> [Description of the task]: Find the word "other" in the material below and gather every line that contains it.

--- --- ---

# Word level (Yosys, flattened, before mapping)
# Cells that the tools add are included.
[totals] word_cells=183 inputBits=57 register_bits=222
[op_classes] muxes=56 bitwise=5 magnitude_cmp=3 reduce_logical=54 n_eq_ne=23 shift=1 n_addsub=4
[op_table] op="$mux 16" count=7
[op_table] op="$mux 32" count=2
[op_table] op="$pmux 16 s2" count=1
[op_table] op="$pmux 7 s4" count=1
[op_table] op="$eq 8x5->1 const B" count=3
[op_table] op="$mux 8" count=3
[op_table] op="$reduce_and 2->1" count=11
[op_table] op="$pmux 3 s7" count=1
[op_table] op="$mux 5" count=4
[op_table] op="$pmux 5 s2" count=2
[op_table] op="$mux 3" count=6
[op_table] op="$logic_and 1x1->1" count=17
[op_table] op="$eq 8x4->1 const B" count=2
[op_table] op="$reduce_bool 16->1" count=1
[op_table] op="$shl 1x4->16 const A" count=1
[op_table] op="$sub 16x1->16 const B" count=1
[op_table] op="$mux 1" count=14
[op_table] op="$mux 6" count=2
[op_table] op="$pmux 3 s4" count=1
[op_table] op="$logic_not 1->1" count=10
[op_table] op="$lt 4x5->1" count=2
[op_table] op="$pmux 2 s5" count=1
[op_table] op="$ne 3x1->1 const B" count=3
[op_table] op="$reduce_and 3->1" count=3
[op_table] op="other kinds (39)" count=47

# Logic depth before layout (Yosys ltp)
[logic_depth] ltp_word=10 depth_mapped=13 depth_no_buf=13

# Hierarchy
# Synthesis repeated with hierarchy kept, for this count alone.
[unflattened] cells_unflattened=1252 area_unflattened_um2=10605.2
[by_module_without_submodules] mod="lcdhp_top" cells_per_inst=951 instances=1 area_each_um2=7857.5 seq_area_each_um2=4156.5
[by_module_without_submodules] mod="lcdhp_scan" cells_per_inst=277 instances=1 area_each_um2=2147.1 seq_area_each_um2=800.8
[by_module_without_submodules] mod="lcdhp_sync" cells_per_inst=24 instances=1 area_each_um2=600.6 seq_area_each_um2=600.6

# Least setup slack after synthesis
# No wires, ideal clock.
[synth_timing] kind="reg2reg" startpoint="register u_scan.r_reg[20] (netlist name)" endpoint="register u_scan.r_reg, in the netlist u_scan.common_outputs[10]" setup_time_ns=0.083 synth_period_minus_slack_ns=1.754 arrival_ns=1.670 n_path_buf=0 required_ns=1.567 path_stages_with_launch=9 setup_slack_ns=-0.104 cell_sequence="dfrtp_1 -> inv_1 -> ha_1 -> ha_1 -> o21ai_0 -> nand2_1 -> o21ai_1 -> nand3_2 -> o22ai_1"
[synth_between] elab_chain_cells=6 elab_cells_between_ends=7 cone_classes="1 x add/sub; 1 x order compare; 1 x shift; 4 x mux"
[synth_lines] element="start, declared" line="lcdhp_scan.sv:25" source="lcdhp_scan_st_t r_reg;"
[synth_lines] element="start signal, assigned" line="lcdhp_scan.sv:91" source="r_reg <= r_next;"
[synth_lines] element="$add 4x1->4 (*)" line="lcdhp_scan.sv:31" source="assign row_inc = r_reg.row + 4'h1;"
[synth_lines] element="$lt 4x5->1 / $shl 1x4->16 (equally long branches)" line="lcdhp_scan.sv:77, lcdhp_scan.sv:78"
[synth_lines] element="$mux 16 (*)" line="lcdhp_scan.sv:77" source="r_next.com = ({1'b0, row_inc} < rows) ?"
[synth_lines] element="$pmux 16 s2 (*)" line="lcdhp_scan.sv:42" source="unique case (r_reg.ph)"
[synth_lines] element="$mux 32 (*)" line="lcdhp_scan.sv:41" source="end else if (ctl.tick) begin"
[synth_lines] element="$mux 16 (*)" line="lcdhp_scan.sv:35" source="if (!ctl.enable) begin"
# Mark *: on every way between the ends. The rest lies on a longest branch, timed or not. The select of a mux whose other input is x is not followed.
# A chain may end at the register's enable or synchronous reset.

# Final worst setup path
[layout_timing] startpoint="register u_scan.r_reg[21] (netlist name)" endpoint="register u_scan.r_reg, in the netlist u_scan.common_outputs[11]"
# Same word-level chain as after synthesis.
==> src/rtl/dcsd_pkg.sv <==
// constants for the dc-motor and stepper drive control block
// assumes 16-bit serial words, address in the top four bits, msb first
package dcsd_pkg;

   // serial word layout
   localparam int WORD_W = 16;            // bits per control word
   localparam int ADDR_MSB = 15;          // top of address field
   localparam int ADDR_LSB = 12;          // bottom of address field
   localparam logic [15:0] REG_RESET = 16'h0000; // all settings off

   // register addresses
   localparam logic [3:0] ADDR_DC5 = 4'h5;  // dc_channel5_control
   localparam logic [3:0] ADDR_DC6 = 4'h6;  // dc_channel6_control
   localparam logic [3:0] ADDR_STEP = 4'h8; // stepper_basic_setup

   // dc channel control fields
   localparam int DC_RUN_BIT = 0;         // 1 drives, 0 stops
   localparam int DC_DIR_BIT = 1;         // 0 a to b, 1 b to a
   localparam int DC_BRAKE_BIT = 2;       // stopped: 0 hi-z, 1 short brake
   localparam int DC_DUTY_LSB = 3;        // duty code low bit
   localparam int DC_DUTY_MSB = 7;        // duty code high bit
   localparam int DC_CHANNELS = 2;        // channels five and six
   localparam int PWM_STEPS = 32;         // serial clocks per pwm period

   // stepper setup fields
   localparam int ST_CUR_LSB = 0;         // peak current code low bit
   localparam int ST_CUR_MSB = 4;         // peak current code high bit
   localparam int ST_DIR_BIT = 5;         // 0 cw, 1 ccw
   localparam int ST_STOP_BIT = 6;        // stop at position mode
   localparam int ST_OE_BIT = 7;          // output enable
   localparam int ST_MODE0_BIT = 8;       // mode select low bit
   localparam int ST_MODE1_BIT = 9;       // mode select high bit
   localparam int ST_CC_BIT = 10;         // constant_current_select

   // peak current reference in millivolts
   localparam logic [9:0] REF_STEP_MV = 10'h014; // 20 mV per code
   localparam logic [9:0] REF_MIN_MV = 10'h064;  // 100 mV floor
   localparam logic [9:0] REF_MAX_MV = 10'h1F4;  // 500 mV ceiling

   // excitation position grid: 64 positions, 16 per quadrant
   localparam logic [3:0] POS_ONE_PHASE = 4'h0; // one coil at full
   localparam logic [3:0] POS_TWO_PHASE = 4'h8; // coils equal
   localparam logic [4:0] QUARTER = 5'h10;      // table index of 90 deg
   localparam logic [5:0] STEP_TWO = 6'h10;     // two-phase stride
   localparam logic [5:0] STEP_HALF = 6'h08;    // 1-2 phase stride
   localparam logic [7:0] FULL_DUTY = 8'hFF;    // 100 percent level

   // driving modes
   typedef enum logic [1:0] {
      MODE_MICRO = 2'b00,                 // micro-step
      MODE_TWO = 2'b01,                   // two-phase excitation
      MODE_HALF = 2'b10                   // 1-2 phase excitation
   } dcsd_mode_e;

endpackage : dcsd_pkg
$ cat config.mk
export PLATFORM = sky130hd
export DESIGN_NAME = spb_msg_handler
export DESIGN_NICKNAME = d
export VERILOG_FILES = /design/src/shared/spb_pkg.sv /design/src/shared/spb_tx_if.sv /design/src/hdl/spb_msg_handler.sv /design/src/hdl/spb_tx_ser.sv
export SDC_FILE = /design/constraint.sdc
export NUM_CORES = 1
export LEC_CHECK = 0
export BUFFER_PORTS_ARGS = -buffer_cell sky130_fd_sc_hd__buf_2
export CELL_PAD_IN_SITES_DETAIL_PLACEMENT = 2
export CELL_PAD_IN_SITES_GLOBAL_PLACEMENT = 2
export CORE_MARGIN = 3
export CORE_UTILIZATION = 44
export DETAILED_ROUTE_END_ITERATION = 10
export PLACE_DENSITY_LB_ADDON = 0.12
export SYNTH_ARGS = -nofsm -noshare
export SYNTH_HDL_FRONTEND = slang
export SYNTH_HIERARCHICAL = 1
export SYNTH_SLANG_ARGS = --single-unit
$ cat constraint.sdc
create_clock -name i_clk -period 16.97 [get_ports i_clk]
set_input_delay 2.5455 -clock i_clk [delete_from_list [all_inputs] [get_ports i_clk]]
set_output_delay 2.5455 -clock i_clk [all_outputs]
set_load 0.005 [all_outputs]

--- --- ---

> [Answer box]:
[op_table] op="other kinds (39)" count=47
# Mark *: on every way between the ends. The rest lies on a longest branch, timed or not. The select of a mux whose other input is x is not followed.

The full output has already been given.